What to do: In the records below, pick out all lines containing the word "drives".

Records to use:
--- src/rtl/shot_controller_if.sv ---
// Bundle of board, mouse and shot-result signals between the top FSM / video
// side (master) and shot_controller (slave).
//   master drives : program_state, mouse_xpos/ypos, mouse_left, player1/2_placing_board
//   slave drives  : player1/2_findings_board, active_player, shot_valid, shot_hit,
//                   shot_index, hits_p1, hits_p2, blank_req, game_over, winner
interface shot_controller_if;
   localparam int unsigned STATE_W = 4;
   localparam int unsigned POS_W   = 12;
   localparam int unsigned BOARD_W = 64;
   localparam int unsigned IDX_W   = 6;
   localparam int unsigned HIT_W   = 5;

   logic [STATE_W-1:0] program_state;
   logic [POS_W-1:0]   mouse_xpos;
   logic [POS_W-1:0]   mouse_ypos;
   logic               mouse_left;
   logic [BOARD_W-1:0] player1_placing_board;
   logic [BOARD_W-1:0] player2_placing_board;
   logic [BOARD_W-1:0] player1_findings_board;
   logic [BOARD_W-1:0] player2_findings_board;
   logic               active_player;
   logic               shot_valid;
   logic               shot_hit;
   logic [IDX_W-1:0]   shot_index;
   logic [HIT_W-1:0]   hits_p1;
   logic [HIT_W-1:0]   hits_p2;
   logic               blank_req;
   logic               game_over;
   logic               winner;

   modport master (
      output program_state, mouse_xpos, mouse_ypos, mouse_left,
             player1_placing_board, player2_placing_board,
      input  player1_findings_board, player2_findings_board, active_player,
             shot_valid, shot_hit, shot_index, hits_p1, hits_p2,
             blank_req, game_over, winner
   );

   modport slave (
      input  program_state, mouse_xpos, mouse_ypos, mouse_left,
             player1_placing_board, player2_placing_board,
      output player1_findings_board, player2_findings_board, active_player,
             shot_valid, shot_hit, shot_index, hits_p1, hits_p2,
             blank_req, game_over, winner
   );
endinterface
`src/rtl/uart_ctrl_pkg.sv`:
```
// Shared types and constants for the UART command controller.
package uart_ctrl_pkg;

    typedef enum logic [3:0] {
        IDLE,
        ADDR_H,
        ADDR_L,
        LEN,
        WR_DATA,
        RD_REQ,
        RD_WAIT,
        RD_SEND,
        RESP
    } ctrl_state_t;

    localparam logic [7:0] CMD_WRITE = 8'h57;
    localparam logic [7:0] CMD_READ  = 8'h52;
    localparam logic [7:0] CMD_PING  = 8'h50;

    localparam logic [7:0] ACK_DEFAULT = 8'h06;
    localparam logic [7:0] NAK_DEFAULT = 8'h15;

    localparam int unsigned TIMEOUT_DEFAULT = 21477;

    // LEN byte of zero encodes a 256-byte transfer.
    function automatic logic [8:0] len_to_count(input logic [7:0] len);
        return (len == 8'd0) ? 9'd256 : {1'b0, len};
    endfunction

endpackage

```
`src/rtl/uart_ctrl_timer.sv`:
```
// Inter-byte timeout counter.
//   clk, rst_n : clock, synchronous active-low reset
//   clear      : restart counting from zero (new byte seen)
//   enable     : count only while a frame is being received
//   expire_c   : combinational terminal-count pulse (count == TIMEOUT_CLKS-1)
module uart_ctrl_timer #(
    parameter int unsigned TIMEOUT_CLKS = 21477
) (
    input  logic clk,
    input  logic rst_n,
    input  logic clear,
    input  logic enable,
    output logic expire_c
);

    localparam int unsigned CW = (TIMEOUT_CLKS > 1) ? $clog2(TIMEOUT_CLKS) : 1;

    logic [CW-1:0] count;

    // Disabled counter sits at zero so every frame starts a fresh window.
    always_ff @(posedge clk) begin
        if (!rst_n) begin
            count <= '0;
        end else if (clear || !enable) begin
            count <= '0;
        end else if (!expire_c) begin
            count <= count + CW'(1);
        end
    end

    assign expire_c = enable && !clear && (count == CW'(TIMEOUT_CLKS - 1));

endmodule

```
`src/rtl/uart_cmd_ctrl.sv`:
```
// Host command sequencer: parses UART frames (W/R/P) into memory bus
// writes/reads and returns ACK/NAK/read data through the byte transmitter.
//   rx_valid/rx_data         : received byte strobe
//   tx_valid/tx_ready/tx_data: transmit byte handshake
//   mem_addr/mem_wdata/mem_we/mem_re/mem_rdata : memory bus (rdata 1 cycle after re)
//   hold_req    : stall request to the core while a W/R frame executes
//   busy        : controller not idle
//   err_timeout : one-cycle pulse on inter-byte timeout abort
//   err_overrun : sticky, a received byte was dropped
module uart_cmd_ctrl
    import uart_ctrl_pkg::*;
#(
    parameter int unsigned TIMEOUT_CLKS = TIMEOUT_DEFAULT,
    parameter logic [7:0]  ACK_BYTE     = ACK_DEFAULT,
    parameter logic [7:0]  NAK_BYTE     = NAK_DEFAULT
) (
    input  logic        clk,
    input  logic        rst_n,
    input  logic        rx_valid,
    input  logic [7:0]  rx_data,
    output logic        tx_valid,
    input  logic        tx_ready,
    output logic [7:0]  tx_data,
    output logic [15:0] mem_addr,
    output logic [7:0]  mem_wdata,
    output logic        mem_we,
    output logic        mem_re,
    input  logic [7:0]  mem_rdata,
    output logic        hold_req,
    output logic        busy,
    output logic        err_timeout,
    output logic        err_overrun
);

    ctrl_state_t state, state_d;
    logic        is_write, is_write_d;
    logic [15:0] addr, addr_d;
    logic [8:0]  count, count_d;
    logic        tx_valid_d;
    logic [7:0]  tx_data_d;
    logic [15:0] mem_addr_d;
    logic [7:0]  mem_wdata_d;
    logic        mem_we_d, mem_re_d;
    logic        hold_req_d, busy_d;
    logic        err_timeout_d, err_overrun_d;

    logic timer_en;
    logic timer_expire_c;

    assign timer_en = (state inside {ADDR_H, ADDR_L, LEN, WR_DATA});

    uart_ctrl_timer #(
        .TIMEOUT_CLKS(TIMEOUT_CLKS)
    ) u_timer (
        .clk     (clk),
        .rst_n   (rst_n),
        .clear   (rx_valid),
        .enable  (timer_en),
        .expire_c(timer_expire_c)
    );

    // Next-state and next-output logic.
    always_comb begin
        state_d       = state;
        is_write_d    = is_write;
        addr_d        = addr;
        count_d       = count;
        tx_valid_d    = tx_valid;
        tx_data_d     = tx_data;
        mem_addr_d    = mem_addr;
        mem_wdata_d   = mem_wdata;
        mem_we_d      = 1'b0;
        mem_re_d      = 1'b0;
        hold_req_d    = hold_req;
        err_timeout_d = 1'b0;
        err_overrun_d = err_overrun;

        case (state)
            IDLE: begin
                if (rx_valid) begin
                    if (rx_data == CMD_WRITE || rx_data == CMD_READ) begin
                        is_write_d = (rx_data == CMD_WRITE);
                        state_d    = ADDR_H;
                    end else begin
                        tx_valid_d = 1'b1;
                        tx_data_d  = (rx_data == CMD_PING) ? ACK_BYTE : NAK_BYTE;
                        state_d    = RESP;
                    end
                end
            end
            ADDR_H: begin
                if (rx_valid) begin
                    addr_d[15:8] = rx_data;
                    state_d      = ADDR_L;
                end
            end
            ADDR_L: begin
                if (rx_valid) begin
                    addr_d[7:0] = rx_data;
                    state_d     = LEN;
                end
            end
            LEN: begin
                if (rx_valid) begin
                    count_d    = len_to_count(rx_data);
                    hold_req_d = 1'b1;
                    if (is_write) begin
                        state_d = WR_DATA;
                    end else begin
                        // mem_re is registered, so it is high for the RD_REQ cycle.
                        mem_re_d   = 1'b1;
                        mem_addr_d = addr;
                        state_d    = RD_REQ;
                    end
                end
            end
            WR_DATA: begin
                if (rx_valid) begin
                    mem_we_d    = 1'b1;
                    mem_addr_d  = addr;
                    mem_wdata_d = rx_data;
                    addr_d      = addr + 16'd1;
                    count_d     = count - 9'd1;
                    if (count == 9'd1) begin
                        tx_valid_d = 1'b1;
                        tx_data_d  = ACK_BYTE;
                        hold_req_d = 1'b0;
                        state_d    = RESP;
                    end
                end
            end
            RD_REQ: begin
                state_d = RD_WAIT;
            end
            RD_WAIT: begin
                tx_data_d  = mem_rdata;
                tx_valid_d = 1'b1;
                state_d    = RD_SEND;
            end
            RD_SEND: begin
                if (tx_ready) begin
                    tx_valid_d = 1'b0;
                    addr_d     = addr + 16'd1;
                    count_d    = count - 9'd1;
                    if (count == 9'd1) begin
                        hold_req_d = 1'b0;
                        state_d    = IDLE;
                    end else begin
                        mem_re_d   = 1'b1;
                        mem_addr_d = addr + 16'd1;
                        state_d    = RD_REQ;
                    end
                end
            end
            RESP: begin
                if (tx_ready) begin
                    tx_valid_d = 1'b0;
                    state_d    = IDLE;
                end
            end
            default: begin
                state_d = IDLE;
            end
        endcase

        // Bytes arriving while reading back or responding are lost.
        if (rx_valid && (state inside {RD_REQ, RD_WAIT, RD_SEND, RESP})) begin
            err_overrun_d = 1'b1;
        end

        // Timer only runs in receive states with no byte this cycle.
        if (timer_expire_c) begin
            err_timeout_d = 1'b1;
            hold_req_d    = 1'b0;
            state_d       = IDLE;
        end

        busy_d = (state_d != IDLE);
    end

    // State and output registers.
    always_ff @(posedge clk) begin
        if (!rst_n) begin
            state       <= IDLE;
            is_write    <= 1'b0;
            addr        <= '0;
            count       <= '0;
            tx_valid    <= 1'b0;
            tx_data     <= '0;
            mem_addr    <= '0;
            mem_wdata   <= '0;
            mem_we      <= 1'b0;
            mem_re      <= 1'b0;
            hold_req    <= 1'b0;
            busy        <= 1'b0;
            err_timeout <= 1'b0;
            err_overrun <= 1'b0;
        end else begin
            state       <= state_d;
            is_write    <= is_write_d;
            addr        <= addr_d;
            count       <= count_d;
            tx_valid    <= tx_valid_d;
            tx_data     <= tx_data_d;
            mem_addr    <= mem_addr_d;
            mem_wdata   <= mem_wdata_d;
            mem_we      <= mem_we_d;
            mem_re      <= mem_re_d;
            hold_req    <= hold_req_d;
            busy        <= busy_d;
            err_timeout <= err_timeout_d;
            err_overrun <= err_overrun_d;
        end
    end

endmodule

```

Exercise result:
//   master drives : program_state, mouse_xpos/ypos, mouse_left, player1/2_placing_board
//   slave drives  : player1/2_findings_board, active_player, shot_valid, shot_hit,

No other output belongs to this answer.